“On May 11, 1970, Henry Marrow, a 23-year-old black veteran, walked into a crossroads store owned by Robert Teel, a rough man with a criminal record and ties to the Ku Klux Klan, and came out running. Teel and two of his sons chased Marrow, beat him unmercifully, and killed him in public as he pleaded for his life. In the words of a local prosecutor: “They shot him like you or I would kill a snake.”" “Like many small Southern towns, Oxford had barely been touched by the civil rights movement. But in the wake of the killing, young African Americans took to the streets, led by 22-year-old Ben Chavis, a future president of the NAACP. As mass protests crowded the town square, a cluster of returning Vietnam veterans organized what one termed a “military operation.” While lawyers battled in the courthouse that summer in a drama that one termed “a Perry Mason kind of thing,” the Ku Klux Klan raged in the shadows and black veterans torched the town’s tobacco warehouses.” “With large sections of the town in flames, Tim Tyson’s father, the pastor of Oxford’s all-white Methodist church, pressed his congregation to widen their vision of humanity and pushed the town to come to terms with its bloody racial history. In the end, however, the Tyson family was forced to move away.” “Years later, historian Tim Tyson returned to Oxford to ask Robert Teel why he and his sons had killed Henry Marrow. “That nigger committed suicide, coming in here wanting to four-letter-word my daughter-in-law,” Ted explained.” The black radicals who burned much of Oxford also told Tim their stories. “It was like we had a cash register up there at the pool hall, just ringing up how much money we done cost these white people,” one of them explained. “We knew if we cost ‘em enough goddamn money they was gonna start changing some things.”
Book Review: ★★★★★★
This is a book that I found quite disturbing. The story of one of the more graphic demonstrations of the failing of our American Justice system, this book is both horrifying, and fascinating at the same time. It presents the story of the murder of a young, black man, in his early 20′s, the racial war that it started, and the town of Oxford, North Carolina — a town that nearly self destructed in the aftermath.

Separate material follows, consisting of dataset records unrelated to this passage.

`src/rtl/ssc_flag_pkg.sv`:
```
// Package: flag indices and bit positions shared by the status flag block.
// Assumes eight flags; index order is internal, positions are fixed by software.
package ssc_flag_pkg;
    localparam int NFLAG     = 8;
    localparam int NEVT      = 5;
    localparam int STROBE_W  = 16;
    localparam int STATUS_W  = 16;
    localparam int EVT_BASE  = 3;   // first flag index fed by a hardware event
    localparam int ERR_FIRST = 2;   // first error flag index
    localparam int BUSY_POS  = 13;

    // Flag indices: 0 op-mode, 1 master, 2 mode err, 3 tx ovf, 4 rx ovf,
    // 5 abort, 6 tx underflow, 7 rx underflow.

    // Strobe bit that sets flag f.
    function automatic int set_pos(input int f);
        case (f)
            0: set_pos = 1;
            1: set_pos = 3;
            2: set_pos = 7;
            3: set_pos = 12;
            4: set_pos = 13;
            5: set_pos = 14;
            6: set_pos = 15;
            default: set_pos = 5;
        endcase
    endfunction

    // Strobe bit that clears flag f.
    function automatic int clr_pos(input int f);
        case (f)
            0: clr_pos = 0;
            1: clr_pos = 2;
            2: clr_pos = 6;
            3: clr_pos = 8;
            4: clr_pos = 9;
            5: clr_pos = 10;
            6: clr_pos = 11;
            default: clr_pos = 4;
        endcase
    endfunction

    // Status view bit that shows flag f.
    function automatic int stat_pos(input int f);
        case (f)
            0: stat_pos = 0;
            1: stat_pos = 1;
            2: stat_pos = 7;
            3: stat_pos = 8;
            4: stat_pos = 9;
            5: stat_pos = 10;
            6: stat_pos = 11;
            default: stat_pos = 12;
        endcase
    endfunction
endpackage

```
`src/rtl/flag_strobe_decode.sv`:
```
// Module: turns a strobe write into per-flag set and clear requests.
// Assumes strobe bits are write-one; nothing is requested when we is low.
module flag_strobe_decode
    import ssc_flag_pkg::*;
#(
    parameter int NF = NFLAG,
    parameter int SW = STROBE_W
) (
    input  logic          we,
    input  logic [SW-1:0] data,
    output logic [NF-1:0] set_req,
    output logic [NF-1:0] clr_req
);
    for (genvar f = 0; f < NF; f++) begin : g_dec
        localparam int SP = set_pos(f);
        localparam int CP = clr_pos(f);
        // Pick the flag's own set and clear strobe bits.
        assign set_req[f] = we & data[SP];
        assign clr_req[f] = we & data[CP];
    end
endmodule

```
`src/rtl/flag_event_gate.sv`:
```
// Module: qualifies hardware error events with their enables and routes
// them to flag indices. Assumes event k belongs to flag BASE+k.
module flag_event_gate
    import ssc_flag_pkg::*;
#(
    parameter int NF   = NFLAG,
    parameter int NE   = NEVT,
    parameter int BASE = EVT_BASE
) (
    input  logic [NE-1:0] evt,
    input  logic [NE-1:0] en,
    output logic [NF-1:0] hw_set
);
    for (genvar f = 0; f < NF; f++) begin : g_gate
        if (f >= BASE && f < BASE + NE) begin : g_src
            // Enabled event sets this flag.
            assign hw_set[f] = evt[f-BASE] & en[f-BASE];
        end else begin : g_none
            // Flag has no hardware source.
            assign hw_set[f] = 1'b0;
        end
    end
endmodule

```
`src/rtl/flag_cell.sv`:
```
// Module: one status flag with hardware set, software set and software clear.
// Assumes hardware set wins; opposing software strobes cancel each other.
module flag_cell (
    input  logic clk,
    input  logic rst_n,
    input  logic hw_set,
    input  logic sw_set,
    input  logic sw_clr,
    output logic q
);
    // Update the flag with hardware priority over software.
    always_ff @(posedge clk) begin
        if (!rst_n) begin
            q <= 1'b0;
        end else if (hw_set) begin
            q <= 1'b1;
        end else if (sw_set && !sw_clr) begin
            q <= 1'b1;
        end else if (sw_clr && !sw_set) begin
            q <= 1'b0;
        end
    end
endmodule

```
`src/rtl/flag_status_pack.sv`:
```
// Module: places flags and busy into the status view and forms the error
// interrupt. Assumes flags from index ERR_FIRST upward are errors.
module flag_status_pack
    import ssc_flag_pkg::*;
#(
    parameter int NF = NFLAG,
    parameter int STW = STATUS_W,
    parameter int EF = ERR_FIRST
) (
    input  logic [NF-1:0]  flags,
    input  logic           busy,
    output logic [STW-1:0] word,
    output logic           irq
);
    // Scatter flags into their fixed view positions.
    always_comb begin
        word = '0;
        for (int f = 0; f < NF; f++) begin
            word[stat_pos(f)] = flags[f];
        end
        word[BUSY_POS] = busy;
    end

    // Any error flag raises the interrupt.
    assign irq = |flags[NF-1:EF];
endmodule

```
`src/rtl/status_flags_ctrl.sv`:
```
// Module: top of the status flag block. Holds the mode and error flags,
// changed by software strobes and gated hardware events, and drives the
// error interrupt. Assumes event pulses are synchronous to clk.
module status_flags_ctrl
    import ssc_flag_pkg::*;
#(
    parameter int SW  = STROBE_W,
    parameter int STW = STATUS_W,
    parameter int NE  = NEVT
) (
    input  logic           clk,
    input  logic           rst_n,
    input  logic           strobe_we,
    input  logic [SW-1:0]  strobe_data,
    input  logic [NE-1:0]  hw_err_evt,
    input  logic [NE-1:0]  err_evt_en,
    input  logic           busy_in,
    output logic [STW-1:0] status_word,
    output logic [SW-1:0]  strobe_rdata,
    output logic           err_irq
);
    localparam int NF = NFLAG;

    logic [NF-1:0] set_req;
    logic [NF-1:0] clr_req;
    logic [NF-1:0] hw_set;
    logic [NF-1:0] flags;

    flag_strobe_decode #(.NF(NF), .SW(SW)) u_dec (
        .we      (strobe_we),
        .data    (strobe_data),
        .set_req (set_req),
        .clr_req (clr_req)
    );

    flag_event_gate #(.NF(NF), .NE(NE), .BASE(EVT_BASE)) u_gate (
        .evt    (hw_err_evt),
        .en     (err_evt_en),
        .hw_set (hw_set)
    );

    for (genvar f = 0; f < NF; f++) begin : g_flag
        flag_cell u_cell (
            .clk    (clk),
            .rst_n  (rst_n),
            .hw_set (hw_set[f]),
            .sw_set (set_req[f]),
            .sw_clr (clr_req[f]),
            .q      (flags[f])
        );
    end

    flag_status_pack #(.NF(NF), .STW(STW), .EF(ERR_FIRST)) u_pack (
        .flags (flags),
        .busy  (busy_in),
        .word  (status_word),
        .irq   (err_irq)
    );

    // The strobe register is write-only.
    assign strobe_rdata = '0;
endmodule

```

This is a fantastic book, as an introduction to the Civil Rights movement in this country — telling the story on both the national stage, and the personal lives simultaneously — it offers an in depth look into the overall scope of the race wars that ensued in this country, and continue to rage in many places. Presented in a shifting format between the black perspective, and the white perspective — the author has been able to present a story without one point of view overwhelming the other.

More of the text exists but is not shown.